### [What is being asked]
Retrieve all lines below that have the string "return".

Stored data
* * *

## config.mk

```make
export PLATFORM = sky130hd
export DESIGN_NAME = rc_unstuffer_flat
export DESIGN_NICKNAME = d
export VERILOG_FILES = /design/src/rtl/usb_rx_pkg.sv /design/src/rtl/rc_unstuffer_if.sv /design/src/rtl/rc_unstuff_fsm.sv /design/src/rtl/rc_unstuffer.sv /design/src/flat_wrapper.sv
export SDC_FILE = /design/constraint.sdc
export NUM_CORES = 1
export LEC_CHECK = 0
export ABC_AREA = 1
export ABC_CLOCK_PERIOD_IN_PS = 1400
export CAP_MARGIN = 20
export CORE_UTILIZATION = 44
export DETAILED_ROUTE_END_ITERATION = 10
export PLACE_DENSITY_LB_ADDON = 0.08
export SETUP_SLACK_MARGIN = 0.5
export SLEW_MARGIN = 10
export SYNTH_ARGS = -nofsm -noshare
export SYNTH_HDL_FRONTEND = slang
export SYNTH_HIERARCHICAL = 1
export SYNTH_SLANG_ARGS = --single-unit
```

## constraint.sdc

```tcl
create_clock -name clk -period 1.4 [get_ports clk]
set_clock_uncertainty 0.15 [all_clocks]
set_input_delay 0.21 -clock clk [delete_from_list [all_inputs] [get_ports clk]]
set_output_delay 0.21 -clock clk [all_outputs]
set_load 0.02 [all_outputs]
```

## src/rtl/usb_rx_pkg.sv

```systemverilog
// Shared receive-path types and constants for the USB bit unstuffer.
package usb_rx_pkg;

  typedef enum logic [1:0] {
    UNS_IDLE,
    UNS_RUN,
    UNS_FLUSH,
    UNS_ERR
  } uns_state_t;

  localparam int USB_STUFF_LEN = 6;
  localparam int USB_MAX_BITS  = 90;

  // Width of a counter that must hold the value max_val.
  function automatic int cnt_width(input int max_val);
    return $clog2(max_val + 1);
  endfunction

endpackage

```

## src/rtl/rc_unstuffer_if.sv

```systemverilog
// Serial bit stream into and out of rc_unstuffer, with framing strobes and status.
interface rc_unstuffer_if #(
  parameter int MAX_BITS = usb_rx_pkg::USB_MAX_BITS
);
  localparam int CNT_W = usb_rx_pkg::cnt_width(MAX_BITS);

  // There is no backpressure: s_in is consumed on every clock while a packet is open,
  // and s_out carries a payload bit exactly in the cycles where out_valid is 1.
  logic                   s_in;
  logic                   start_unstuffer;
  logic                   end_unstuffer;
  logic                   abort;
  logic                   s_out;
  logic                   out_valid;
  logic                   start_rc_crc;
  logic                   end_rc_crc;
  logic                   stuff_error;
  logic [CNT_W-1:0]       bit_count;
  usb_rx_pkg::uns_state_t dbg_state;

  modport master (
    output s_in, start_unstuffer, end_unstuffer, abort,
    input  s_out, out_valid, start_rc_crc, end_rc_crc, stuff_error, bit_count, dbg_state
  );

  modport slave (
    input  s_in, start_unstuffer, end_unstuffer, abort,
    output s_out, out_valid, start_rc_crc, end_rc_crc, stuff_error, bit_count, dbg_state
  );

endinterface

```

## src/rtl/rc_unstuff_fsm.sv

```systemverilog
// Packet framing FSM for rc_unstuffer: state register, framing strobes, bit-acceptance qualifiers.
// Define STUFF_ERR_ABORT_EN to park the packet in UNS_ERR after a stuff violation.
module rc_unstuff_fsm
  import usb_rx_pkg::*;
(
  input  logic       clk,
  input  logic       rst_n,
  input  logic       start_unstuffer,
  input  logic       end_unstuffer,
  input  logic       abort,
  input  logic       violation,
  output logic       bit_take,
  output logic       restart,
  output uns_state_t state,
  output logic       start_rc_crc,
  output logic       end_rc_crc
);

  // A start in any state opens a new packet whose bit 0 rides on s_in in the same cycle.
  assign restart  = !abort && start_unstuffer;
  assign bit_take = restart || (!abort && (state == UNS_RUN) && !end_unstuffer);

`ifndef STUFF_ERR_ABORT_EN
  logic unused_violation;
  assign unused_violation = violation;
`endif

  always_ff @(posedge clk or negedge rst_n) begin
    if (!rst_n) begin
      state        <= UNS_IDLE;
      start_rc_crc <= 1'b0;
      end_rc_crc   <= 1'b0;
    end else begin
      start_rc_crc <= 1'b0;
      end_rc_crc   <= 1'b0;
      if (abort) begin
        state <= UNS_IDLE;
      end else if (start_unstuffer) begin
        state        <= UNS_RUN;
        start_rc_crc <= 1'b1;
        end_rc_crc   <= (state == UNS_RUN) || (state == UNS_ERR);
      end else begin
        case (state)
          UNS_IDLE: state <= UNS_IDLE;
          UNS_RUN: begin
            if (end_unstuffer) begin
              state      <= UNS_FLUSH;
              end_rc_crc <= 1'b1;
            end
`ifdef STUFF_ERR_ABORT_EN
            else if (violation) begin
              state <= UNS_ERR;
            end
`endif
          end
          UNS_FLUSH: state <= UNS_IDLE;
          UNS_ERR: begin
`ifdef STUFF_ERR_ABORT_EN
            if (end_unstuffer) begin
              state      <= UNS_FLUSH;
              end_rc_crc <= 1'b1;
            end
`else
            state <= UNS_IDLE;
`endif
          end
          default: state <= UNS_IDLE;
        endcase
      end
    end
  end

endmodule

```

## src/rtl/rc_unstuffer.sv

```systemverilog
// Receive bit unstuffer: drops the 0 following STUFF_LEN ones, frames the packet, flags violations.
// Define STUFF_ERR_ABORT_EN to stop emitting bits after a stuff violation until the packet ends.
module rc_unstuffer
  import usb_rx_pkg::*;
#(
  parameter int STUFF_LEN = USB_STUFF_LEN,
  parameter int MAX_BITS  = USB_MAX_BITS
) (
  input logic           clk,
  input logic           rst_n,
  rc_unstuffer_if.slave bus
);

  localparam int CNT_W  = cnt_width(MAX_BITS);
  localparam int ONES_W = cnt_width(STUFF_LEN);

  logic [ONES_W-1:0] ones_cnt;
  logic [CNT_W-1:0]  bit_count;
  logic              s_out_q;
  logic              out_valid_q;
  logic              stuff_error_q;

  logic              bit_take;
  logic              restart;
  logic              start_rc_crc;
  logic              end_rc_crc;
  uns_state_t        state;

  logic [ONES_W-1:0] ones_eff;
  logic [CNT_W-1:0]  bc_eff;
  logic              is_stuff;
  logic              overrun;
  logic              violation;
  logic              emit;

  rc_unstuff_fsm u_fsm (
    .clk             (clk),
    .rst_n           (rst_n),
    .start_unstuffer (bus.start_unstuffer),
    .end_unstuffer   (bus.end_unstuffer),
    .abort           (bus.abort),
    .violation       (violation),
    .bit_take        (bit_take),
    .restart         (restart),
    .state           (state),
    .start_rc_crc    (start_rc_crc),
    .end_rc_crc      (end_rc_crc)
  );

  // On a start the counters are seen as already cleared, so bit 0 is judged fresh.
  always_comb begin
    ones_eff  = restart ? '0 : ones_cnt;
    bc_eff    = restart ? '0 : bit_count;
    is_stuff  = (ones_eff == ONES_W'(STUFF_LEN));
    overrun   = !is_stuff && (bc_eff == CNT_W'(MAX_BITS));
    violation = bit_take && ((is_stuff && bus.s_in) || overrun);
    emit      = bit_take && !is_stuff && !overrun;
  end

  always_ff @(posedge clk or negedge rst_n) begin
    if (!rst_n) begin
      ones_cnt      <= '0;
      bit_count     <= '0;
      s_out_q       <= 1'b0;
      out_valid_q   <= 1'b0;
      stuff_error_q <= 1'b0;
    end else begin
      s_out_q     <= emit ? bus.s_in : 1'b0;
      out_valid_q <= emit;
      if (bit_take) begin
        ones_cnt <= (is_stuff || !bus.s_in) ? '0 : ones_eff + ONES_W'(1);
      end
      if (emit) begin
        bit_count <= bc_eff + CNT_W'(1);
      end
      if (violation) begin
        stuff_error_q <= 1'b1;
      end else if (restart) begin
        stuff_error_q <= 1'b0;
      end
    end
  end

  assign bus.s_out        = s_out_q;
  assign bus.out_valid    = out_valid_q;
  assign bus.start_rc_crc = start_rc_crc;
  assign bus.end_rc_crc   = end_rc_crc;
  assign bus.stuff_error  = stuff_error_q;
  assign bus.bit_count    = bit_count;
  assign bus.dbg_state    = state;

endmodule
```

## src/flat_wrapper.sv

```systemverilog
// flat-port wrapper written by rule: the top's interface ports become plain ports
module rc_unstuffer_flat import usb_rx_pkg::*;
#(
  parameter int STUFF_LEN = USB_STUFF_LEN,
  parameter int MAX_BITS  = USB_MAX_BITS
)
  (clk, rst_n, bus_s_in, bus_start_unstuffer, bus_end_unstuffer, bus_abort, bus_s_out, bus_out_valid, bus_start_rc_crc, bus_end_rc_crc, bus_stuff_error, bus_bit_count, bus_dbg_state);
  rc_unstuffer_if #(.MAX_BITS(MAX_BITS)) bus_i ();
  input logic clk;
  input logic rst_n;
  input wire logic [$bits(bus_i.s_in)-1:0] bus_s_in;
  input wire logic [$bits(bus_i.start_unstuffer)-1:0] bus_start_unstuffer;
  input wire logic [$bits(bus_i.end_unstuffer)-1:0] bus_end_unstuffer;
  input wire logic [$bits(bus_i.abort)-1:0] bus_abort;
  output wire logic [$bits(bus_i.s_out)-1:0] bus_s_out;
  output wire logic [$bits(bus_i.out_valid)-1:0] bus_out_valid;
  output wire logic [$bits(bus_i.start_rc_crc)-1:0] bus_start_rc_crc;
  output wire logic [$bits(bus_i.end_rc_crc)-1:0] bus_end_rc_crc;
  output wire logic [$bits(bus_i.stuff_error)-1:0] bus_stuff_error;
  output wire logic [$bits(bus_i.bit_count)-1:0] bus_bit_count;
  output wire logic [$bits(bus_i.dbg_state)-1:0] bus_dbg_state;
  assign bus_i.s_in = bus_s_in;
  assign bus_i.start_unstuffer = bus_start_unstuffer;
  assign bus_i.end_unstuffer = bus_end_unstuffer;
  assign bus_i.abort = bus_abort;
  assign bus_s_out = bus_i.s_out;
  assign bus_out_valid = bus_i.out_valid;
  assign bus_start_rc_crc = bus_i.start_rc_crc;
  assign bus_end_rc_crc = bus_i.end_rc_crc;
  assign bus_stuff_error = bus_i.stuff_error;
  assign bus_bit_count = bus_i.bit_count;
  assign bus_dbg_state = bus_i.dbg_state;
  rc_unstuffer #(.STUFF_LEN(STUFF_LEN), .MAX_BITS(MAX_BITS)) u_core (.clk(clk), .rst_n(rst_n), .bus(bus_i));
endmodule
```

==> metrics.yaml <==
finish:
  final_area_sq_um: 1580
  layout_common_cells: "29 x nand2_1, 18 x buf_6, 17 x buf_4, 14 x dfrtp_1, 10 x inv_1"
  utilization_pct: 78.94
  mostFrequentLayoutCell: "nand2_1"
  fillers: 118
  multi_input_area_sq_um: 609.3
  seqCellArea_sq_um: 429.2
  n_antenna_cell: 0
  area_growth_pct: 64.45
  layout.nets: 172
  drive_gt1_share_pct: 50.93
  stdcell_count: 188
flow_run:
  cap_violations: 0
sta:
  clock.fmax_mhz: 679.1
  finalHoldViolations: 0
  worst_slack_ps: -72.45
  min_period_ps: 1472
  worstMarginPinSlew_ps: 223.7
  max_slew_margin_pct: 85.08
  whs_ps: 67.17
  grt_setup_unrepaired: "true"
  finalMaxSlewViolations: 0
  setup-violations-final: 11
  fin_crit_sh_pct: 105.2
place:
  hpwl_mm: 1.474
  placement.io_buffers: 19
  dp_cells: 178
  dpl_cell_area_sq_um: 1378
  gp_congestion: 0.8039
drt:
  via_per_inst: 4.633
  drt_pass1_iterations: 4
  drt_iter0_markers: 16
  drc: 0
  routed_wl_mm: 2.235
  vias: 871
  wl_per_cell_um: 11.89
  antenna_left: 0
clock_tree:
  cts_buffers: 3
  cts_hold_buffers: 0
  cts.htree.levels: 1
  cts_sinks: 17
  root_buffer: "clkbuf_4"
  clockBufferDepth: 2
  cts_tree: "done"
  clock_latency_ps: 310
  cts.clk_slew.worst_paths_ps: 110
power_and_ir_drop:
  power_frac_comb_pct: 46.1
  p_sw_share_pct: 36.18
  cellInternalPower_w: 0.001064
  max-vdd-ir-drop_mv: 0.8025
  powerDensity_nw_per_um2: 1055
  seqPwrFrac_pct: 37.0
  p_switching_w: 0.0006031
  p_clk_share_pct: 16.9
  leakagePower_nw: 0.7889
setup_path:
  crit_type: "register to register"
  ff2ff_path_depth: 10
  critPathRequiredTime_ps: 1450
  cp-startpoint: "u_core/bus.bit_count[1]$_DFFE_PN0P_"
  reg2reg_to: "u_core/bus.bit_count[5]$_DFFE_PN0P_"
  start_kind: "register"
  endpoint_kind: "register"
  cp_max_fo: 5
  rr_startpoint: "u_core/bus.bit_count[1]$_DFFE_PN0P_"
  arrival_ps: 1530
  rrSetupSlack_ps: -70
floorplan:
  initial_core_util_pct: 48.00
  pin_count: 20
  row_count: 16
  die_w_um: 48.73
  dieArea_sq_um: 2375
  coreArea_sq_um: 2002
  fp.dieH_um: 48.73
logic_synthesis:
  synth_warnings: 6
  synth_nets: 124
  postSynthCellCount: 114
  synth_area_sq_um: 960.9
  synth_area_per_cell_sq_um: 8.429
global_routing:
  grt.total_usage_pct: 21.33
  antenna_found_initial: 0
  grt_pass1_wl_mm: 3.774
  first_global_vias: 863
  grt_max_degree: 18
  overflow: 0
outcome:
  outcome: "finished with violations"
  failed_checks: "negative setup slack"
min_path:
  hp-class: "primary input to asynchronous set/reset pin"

* * *

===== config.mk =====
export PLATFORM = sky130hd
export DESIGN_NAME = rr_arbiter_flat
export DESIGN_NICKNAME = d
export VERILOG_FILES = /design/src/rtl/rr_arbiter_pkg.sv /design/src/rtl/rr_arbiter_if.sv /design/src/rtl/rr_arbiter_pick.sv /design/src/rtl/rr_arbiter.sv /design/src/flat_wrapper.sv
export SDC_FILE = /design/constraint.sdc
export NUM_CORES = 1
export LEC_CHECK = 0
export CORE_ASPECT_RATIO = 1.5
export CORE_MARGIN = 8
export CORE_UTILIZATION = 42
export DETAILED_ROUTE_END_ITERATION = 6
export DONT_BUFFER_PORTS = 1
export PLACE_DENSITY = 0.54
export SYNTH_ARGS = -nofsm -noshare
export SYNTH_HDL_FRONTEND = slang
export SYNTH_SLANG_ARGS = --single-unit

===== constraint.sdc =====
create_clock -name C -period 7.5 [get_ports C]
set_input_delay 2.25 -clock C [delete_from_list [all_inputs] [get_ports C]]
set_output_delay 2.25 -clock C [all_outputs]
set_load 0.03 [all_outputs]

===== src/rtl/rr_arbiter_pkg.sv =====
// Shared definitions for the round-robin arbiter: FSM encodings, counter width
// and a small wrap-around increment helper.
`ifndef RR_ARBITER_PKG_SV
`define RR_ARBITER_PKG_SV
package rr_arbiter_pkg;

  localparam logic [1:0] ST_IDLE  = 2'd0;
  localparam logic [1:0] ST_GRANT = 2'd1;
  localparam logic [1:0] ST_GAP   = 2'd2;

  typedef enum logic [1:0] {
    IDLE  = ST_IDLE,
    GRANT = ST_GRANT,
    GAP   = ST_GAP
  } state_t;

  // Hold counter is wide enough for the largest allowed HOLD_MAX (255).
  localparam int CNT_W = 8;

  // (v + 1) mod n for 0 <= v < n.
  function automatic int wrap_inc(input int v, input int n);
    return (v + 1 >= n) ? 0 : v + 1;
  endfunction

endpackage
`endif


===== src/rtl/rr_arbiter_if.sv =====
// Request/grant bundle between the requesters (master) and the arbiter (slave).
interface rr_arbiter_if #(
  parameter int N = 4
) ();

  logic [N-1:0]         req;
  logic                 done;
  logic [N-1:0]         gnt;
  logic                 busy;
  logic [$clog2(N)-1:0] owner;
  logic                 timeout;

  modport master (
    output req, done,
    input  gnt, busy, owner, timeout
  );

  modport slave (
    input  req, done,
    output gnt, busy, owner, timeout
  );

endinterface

* * *

### [Completed exercise]
    return $clog2(max_val + 1);
    return (v + 1 >= n) ? 0 : v + 1;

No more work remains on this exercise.